MADRID — For decades, Spain’s politics bounced comfortably between the center left and center right, seemingly immune from the more radical, populist pressures that were disrupting countries across Europe.
No more.
The run-up to bitterly disputed snap national elections Sunday, Spain’s third in the past four years, has been marked by violence, rising populist and anti-immigrant sentiment, and divisive rhetoric.
The results, some analysts say, could mark a decisive shift for Spain, whose very unity as a nation is being challenged by separatists who have allied with governing socialists in some of the wealthiest regions.
Traditional conservative parties are increasingly targets of harassment, and the fledgling, far-right Vox party hopes to build on unprecedented gains even as its leaders are investigated for suspected hate crimes and excluded from nationally televised debates.
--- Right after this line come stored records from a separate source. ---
<file path="constraint.sdc">
current_design pc_adder

set clk_period 9.2
set clk_io_pct 0.2

create_clock -name clk0 -period $clk_period

set non_clock_inputs [all_inputs -no_clocks]
set_input_delay [expr $clk_period * $clk_io_pct] -clock clk0 $non_clock_inputs
set_output_delay [expr $clk_period * $clk_io_pct] -clock clk0 [all_outputs]
</file>
<file path="config.mk">
export PLATFORM = sky130hd
export DESIGN_NAME = pc_adder
export DESIGN_NICKNAME = pc_adder
export VERILOG_FILES = /design/flow/design.v
export SDC_FILE = /design/flow/constraint.sdc
export NUM_CORES = 4
export LEC_CHECK = 1
export CORE_AREA = 10 10 70 70
export DIE_AREA = 0 0 80 80
</file>
<file path="design.v">
`timescale 1ns / 1ps
module cla_16bit_lcu(
	 input [15:0] num1,
	 input [15:0] num2,
	 input c_in,
	 output [15:0] ans,
	 output c_out,
	 output P,
	 output G
    );
	 wire P0, P1, P2, P3;
	 wire G0, G1, G2, G3;
	 wire C1, C2, C3, C4;
	 cla_4bit_augment cla1 (.c_in(c_in), .num1(num1[3:0]), .num2(num2[3:0]), .ans(ans[3:0]), .P(P0), .G(G0));
	 cla_4bit_augment cla2 (.c_in(C1), .num1(num1[7:4]), .num2(num2[7:4]), .ans(ans[7:4]), .P(P1), .G(G1));
	 cla_4bit_augment cla3 (.c_in(C2), .num1(num1[11:8]), .num2(num2[11:8]), .ans(ans[11:8]), .P(P2), .G(G2));
	 cla_4bit_augment cla4 (.c_in(C3), .num1(num1[15:12]), .num2(num2[15:12]), .ans(ans[15:12]), .P(P3), .G(G3));
	 lookahead_carry_unit lcu (.c_in(c_in), .P0(P0), .P1(P1), .P2(P2), .P3(P3), .G0(G0), .G1(G1), .G2(G2), .G3(G3), .C1(C1), .C2(C2), .C3(C3), .C4(C4), .P(P), .G(G));
	 assign c_out = C4;
endmodule
`timescale 1ns / 1ps
module cla_4bit_augment(
	 input c_in,
	 input [3:0] num1,
	 input [3:0] num2,
	 output [3:0] ans,
	 output P,
	 output G
    );
	 wire G0, G1, G2, G3, P0, P1, P2, P3, C1, C2, C3, C4;
	 assign G0 = num1[0] & num2[0];
	 assign G1 = num1[1] & num2[1];
	 assign G2 = num1[2] & num2[2];
	 assign G3 = num1[3] & num2[3];
	 assign P0 = num1[0] ^ num2[0];
	 assign P1 = num1[1] ^ num2[1];
	 assign P2 = num1[2] ^ num2[2];
	 assign P3 = num1[3] ^ num2[3];
	 assign C1 = G0 | (P0 & c_in);
	 assign C2 = G1 | (P1 & G0) | (P1 & P0 & c_in);
	 assign C3 = G2 | (P2 & G1) | (P2 & P1 & G0) | (P2 & P1 & P0 & c_in);
	 assign ans[0] = P0 ^ c_in;
	 assign ans[1] = P1 ^ C1;
	 assign ans[2] = P2 ^ C2;
	 assign ans[3] = P3 ^ C3;
	 assign P = P3 & P2 & P1 & P0;
	 assign G = G3 | (P3 & G2) | (P3 & P2 & G1) | (P3 & P2 & P1 & G0);
endmodule
`timescale 1ns / 1ps
module lookahead_carry_unit(
	 input c_in, P0, P1, P2, P3, G0, G1, G2, G3,
	 output C1, C2, C3, C4, P, G
    );
	 assign C1 = G0 | (P0 & c_in);
	 assign C2 = G1 | (P1 & G0) | (P1 & P0 & c_in);
	 assign C3 = G2 | (P2 & G1) | (P2 & P1 & G0) | (P2 & P1 & P0 & c_in);
	 assign C4 = G3 | (P3 & G2) | (P3 & P2 & G1) | (P3 & P2 & P1 & G0) | (P3 & P2 & P1 & P0 & c_in);
	 assign P = P0 & P1 & P2 & P3;
	 assign G = G3 | (P3 & G2) | (P3 & P2 & G1) | (P3 & P2 & P1 & G0);
endmodule
`timescale 1ns / 1ps
module pc_adder(
	input [31:0] pc,
	output [31:0] pc_add
    );
	wire carry_intermediate, c_out;
	cla_16bit_lcu lcu1(.num1(pc[15:0]), .num2(16'd4), .c_in(1'b0), .ans(pc_add[15:0]), .c_out(carry_intermediate), .P(), .G());
	cla_16bit_lcu lcu2(.num1(pc[31:16]), .num2(16'd0), .c_in(carry_intermediate), .ans(pc_add[31:16]), .c_out(c_out), .P(), .G());
endmodule
</file>
<file path="run.sh">
#!/bin/bash
# OpenROAD 26Q1-2900-gdf79404cd8, Yosys 0.63+post, stock flow scripts
make -C /OpenROAD-flow-scripts/flow DESIGN_CONFIG=/design/flow/config.mk WORK_HOME=/design/flow/orfs finish
</file>
==> qor.csv <==
metric,value,unit
status,"complete, no violations",
leakage,0.507,nW
warning_count,32,
top_cell_area_share,19.0,%
combGateArea,566,sq um
drt_first_pass_iters,2,
arrival,4.27,ns
hold_depth,0,
fp.coreArea,0.00342,sq mm
io_buffers,60,
max_freq,164,MHz
endpoint_kind,output port,
vias,709,
fin_crit_sh,66.4,%
synthCells,72,
required,7.36,ns
critPathSlowestCell,clkdlybuf4s50_1,
critPathLaunchType,primary input,
rsz0062_at_grt,false,
wl_per_cell,12.8,um
grt_pass1_wl,3.55,mm
min_to,pc_add[0],
gp_congestion,0.755,
diodes,0,
cp_cell_sequence,clkdlybuf4s50_1 -> ha_1 -> and4_2 -> nand4_1 -> nor2b_1 -> and3_1 -> ha_1 -> xor2_1 -> clkdlybuf4s50_1,
grt_max_degree,8,
fillers,357,
slew_violations,0,
syn_area,599,sq um
min_period,6.11,ns
chipArea,0.00640,sq mm
drive_above_1_share,6.98,%
syn2layout_area_growth,106,%
antenna_found_initial,0,
cp_max_fo,6,
fin_ws,3.09,ns
yosys_warnings,0,
drt_iter0_markers,25,
topCellsByArea,"xor2_1 19%, ha_1 17%, xnor2_1 12%",
ys_seq_share,0,%
fin_setup_tns,0,ns
n_clock_buffer,0,
relSlewSlack,78.4,%
synth_cell_types,23,
powerDensity,32.0,mW/mm^2
hold_buffers,0,
vias_per_cell,4.05,
avgSynthCellArea,8.32,sq um
initCoreUtil,17.5,%
row_count,21,
grt_usage,6.63,%
synth_chip_area,599,sq um
largest_area_cell,xor2_1,
hp-start,pc[0],
grt_pass1_vias,789,
totalWireLength,2.23,mm
io-pin-count,64,
tightestPinTransition,0.321,ns
grt_overflow,0,
ys_cells,72,
hold_class,in -> out,
post-cts-setup-buffers,0,
finalHoldViolCount,0,
seqCellArea,0,sq um
post-dp-hpwl,2.05,mm
peakVddDrop,0.0000134,V
critical_path_class,in -> out,
ant_nets,0,
n_sequential_cell,0,
die_h,80,um
die_w,80,um
cts_repair_resize_count,0,
slowest_delay,0.48,ns
setup-violations-final,0,
drv_cap,0,
drcViolationCount,0,
pre_cts_ws,3.04,ns
## worst max-delay path, delay by kind of cell
family / cells / cell delay (ns)
adder cells (fa/ha/maj): 2 / 0.33
XOR/XNOR: 1 / 0.14
buffers and inverters: 2 / 0.96
AND/OR/NAND/NOR: 4 / 0.99
## through the flow
stage / power, W / util (%) / hold WS [ns] / cells / instance area, sq um
2_1_floorplan: 0.00000672 / - / 3.71 / 72 / 599
3_3_place_gp: 0.0000400 / 36.2 / 3.68 / 175 / 1230
3_5_place_dp: 0.0000399 / 36.2 / 3.68 / 175 / 1230
4_1_cts: 0.0000404 / 36.2 / 3.68 / 175 / 1230
5_1_grt: 0.0000435 / 36.2 / 3.68 / 175 / 1230
6_report: 0.0000395 / 36.2 / 3.68 / 175 / 1230
## layer usage
metal,global-route usage [%],up-vias,routed length (um)
met5,0,-,0
met4,0.176,0,0
met3,3.07,0,303
met2,11.0,33,995
met1,8.04,306,933
li1,-,370,-
## worst max path at each step
stage	start	endpoint	slack, ns	depth (start not counted)
6_report	pc[2]	pc_add[29]	3.09	9
5_1_grt	pc[2]	pc_add[29]	2.82	9
4_1_cts	pc[2]	pc_add[29]	3.04	9
## cell families (layout without fill, tap and decap cells)
kind of cell / count (synthesis) / after routing / synth area share (%)
simple gates: 37 / 37 / 47.0
fa+ha+maj: 8 / 8 / 16.7
buf+inv: 6 / 63 / 5.64
xor+xnor: 21 / 21 / 30.7
## cells in the mapped netlist
cell type and number:
xor2_1 13, ha_1 8, xnor2_1 8, nand4_1 6, and2_1 4, and3_1 3, buf_4 3, inv_1 3
nand2_1 3, nor2_1 3, nor3_1 3, nand3_1 2, nand3_2 2, nor4_4 2, and4_1 1, and4_2 1
nand2_2 1, nand3b_1 1, nand4_4 1, nand4b_1 1, nor2b_1 1, nor3_2 1, or3_4 1
## final cells by class
class	instances	share of cell area, %
Inverter	3	0.912
Multi-Input combinational cell	66	45.8
Tap cell	46	4.66
Timing Repair Buffer	60	48.6
## power breakdown
group          switching (W)  internal [W]
clock                      0             0
combinational      0.0000117     0.0000278
sequential                 0             0
## layout by cell type, fill, tap and decap left out
master | Yosys | final
and2_1 | 4 | 4
and4_1 | 1 | 1
and3_1 | 3 | 3
nand4_1 | 6 | 6
clkdlybuf4s50_1 | 0 | 60
nand3_1 | 2 | 2
nand2_2 | 1 | 1
nand3_2 | 2 | 2
nor3_1 | 3 | 3
inv_1 | 3 | 3
nor2_1 | 3 | 3
or3_4 | 1 | 1
nor4_4 | 2 | 2
nor2b_1 | 1 | 1
nand4_4 | 1 | 1
ha_1 | 8 | 8
and4_2 | 1 | 1
nand4b_1 | 1 | 1
xnor2_1 | 8 | 8
nand3b_1 | 1 | 1
xor2_1 | 13 | 13
nand2_1 | 3 | 3
nor3_2 | 1 | 1
No activity file was given, so power comes from the tool's default toggle rates.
Vox, which in December won its first-ever representation in a regional parliament, was barred by the national electoral commission from participating in a debate last week between Prime Minister Pedro Sanchez of the Socialist Workers’ Party and the other mainstream candidates. The electoral panel cited the 6-year-old party’s lack of representation in the national assembly despite poll numbers indicating that Vox could emerge as the third- or fourth-largest group in parliament after the five-way race Sunday.
“They don’t know what to do to keep us down,” said Vox leader Santiago Abascal, pointing out that separatist parties are allowed to participate despite their single-digit following at the national level. Vox representatives have told The Washington Times that much of the party’s support is generated through social media and manifested in the largest public rallies of the campaign despite continual harassment by leftist groups.
For all the churning, polls suggest Mr. Sanchez’s ruling party will grab the largest share of the vote for Spain’s 350-seat nationalist parliament but will fall well short of the 176 seats needed to govern alone. The three right-wing parties have feuded in the run-up to the vote, and up to 30% of the electorate said they were undecided earlier this month, making unclear what path the Socialists have to a new governing coalition.
Vox appears to have momentum despite — or perhaps because of — its exclusion from the debate. With candidates from the other four major parties taking turns accusing one another of lying, corruption and bad faith on the separatism issue, polls give Vox over 15% of the vote — up 5 percentage points in recent days — and potentially more than 40 seats in the lower house, the Congress of Deputies, the first representation for the far right in the national parliament since the 1980s.
Vox’s platform targets what party officials say are the dangers of separatist forces: Muslim immigration and feminism. Its leader is a staunch defender of the traditional sport of bullfighting.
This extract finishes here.